(Records contained in a dataset)
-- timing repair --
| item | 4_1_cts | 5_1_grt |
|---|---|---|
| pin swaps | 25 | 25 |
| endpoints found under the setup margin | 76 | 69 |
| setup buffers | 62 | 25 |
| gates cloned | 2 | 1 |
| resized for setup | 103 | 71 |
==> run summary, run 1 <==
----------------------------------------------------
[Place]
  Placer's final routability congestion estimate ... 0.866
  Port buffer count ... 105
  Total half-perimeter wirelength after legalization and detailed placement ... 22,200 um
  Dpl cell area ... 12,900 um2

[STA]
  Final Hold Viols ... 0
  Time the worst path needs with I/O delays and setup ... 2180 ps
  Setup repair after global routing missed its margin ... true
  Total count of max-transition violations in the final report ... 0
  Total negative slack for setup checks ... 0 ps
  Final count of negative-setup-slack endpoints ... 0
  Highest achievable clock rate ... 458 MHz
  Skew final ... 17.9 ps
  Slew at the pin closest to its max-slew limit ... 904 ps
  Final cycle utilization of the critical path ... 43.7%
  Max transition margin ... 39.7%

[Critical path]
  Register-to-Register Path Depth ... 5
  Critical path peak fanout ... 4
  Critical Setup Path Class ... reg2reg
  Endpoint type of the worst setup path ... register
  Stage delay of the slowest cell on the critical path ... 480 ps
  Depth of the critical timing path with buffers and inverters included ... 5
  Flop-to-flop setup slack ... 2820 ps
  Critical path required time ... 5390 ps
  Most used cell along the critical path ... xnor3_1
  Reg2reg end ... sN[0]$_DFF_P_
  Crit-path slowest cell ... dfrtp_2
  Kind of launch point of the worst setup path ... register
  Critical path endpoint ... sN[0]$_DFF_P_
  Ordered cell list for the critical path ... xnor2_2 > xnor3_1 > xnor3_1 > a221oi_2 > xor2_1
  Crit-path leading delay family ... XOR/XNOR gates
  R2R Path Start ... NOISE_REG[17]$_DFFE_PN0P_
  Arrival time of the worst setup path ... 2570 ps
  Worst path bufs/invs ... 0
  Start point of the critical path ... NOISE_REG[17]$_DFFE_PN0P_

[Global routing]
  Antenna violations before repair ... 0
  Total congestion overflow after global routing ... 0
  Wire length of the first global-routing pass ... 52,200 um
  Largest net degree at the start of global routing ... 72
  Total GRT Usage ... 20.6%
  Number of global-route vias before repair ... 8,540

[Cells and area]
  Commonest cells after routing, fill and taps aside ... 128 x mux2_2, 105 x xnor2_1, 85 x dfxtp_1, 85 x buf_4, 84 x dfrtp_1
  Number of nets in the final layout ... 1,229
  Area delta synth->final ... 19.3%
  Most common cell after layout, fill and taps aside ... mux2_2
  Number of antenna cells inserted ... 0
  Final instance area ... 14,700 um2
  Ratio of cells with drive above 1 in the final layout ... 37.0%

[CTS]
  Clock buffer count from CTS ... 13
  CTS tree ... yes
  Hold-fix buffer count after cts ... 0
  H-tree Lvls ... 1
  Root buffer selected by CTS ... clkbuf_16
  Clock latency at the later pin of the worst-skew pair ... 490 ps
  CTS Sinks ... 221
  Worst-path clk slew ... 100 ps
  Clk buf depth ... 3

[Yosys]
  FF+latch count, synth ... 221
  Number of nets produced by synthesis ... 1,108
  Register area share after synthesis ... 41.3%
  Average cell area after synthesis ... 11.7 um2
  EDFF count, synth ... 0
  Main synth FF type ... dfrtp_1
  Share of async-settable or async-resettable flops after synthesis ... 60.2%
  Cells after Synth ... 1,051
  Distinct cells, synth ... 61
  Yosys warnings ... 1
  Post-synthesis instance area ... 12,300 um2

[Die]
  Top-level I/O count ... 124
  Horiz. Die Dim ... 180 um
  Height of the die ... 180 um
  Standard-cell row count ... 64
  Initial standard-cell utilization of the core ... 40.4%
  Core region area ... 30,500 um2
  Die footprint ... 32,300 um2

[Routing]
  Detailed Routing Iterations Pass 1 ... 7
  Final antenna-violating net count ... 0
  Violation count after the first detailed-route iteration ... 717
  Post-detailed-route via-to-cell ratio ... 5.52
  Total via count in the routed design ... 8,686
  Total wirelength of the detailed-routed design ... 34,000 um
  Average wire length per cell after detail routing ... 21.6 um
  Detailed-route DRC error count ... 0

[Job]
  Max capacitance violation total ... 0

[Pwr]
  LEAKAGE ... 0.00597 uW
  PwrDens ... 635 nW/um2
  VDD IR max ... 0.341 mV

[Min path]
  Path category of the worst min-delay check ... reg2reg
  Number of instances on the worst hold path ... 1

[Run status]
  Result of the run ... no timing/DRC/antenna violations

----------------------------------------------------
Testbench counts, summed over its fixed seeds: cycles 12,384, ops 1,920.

→ Problem to work on
Output the lines above exactly, but only those between the line holding "H-tree Lvls ... 1" and the line holding "Register area share", inclusive.

→ Solution to the exercise
  H-tree Lvls ... 1
  Root buffer selected by CTS ... clkbuf_16
  Clock latency at the later pin of the worst-skew pair ... 490 ps
  CTS Sinks ... 221
  Worst-path clk slew ... 100 ps
  Clk buf depth ... 3

[Yosys]
  FF+latch count, synth ... 221
  Number of nets produced by synthesis ... 1,108
  Register area share after synthesis ... 41.3%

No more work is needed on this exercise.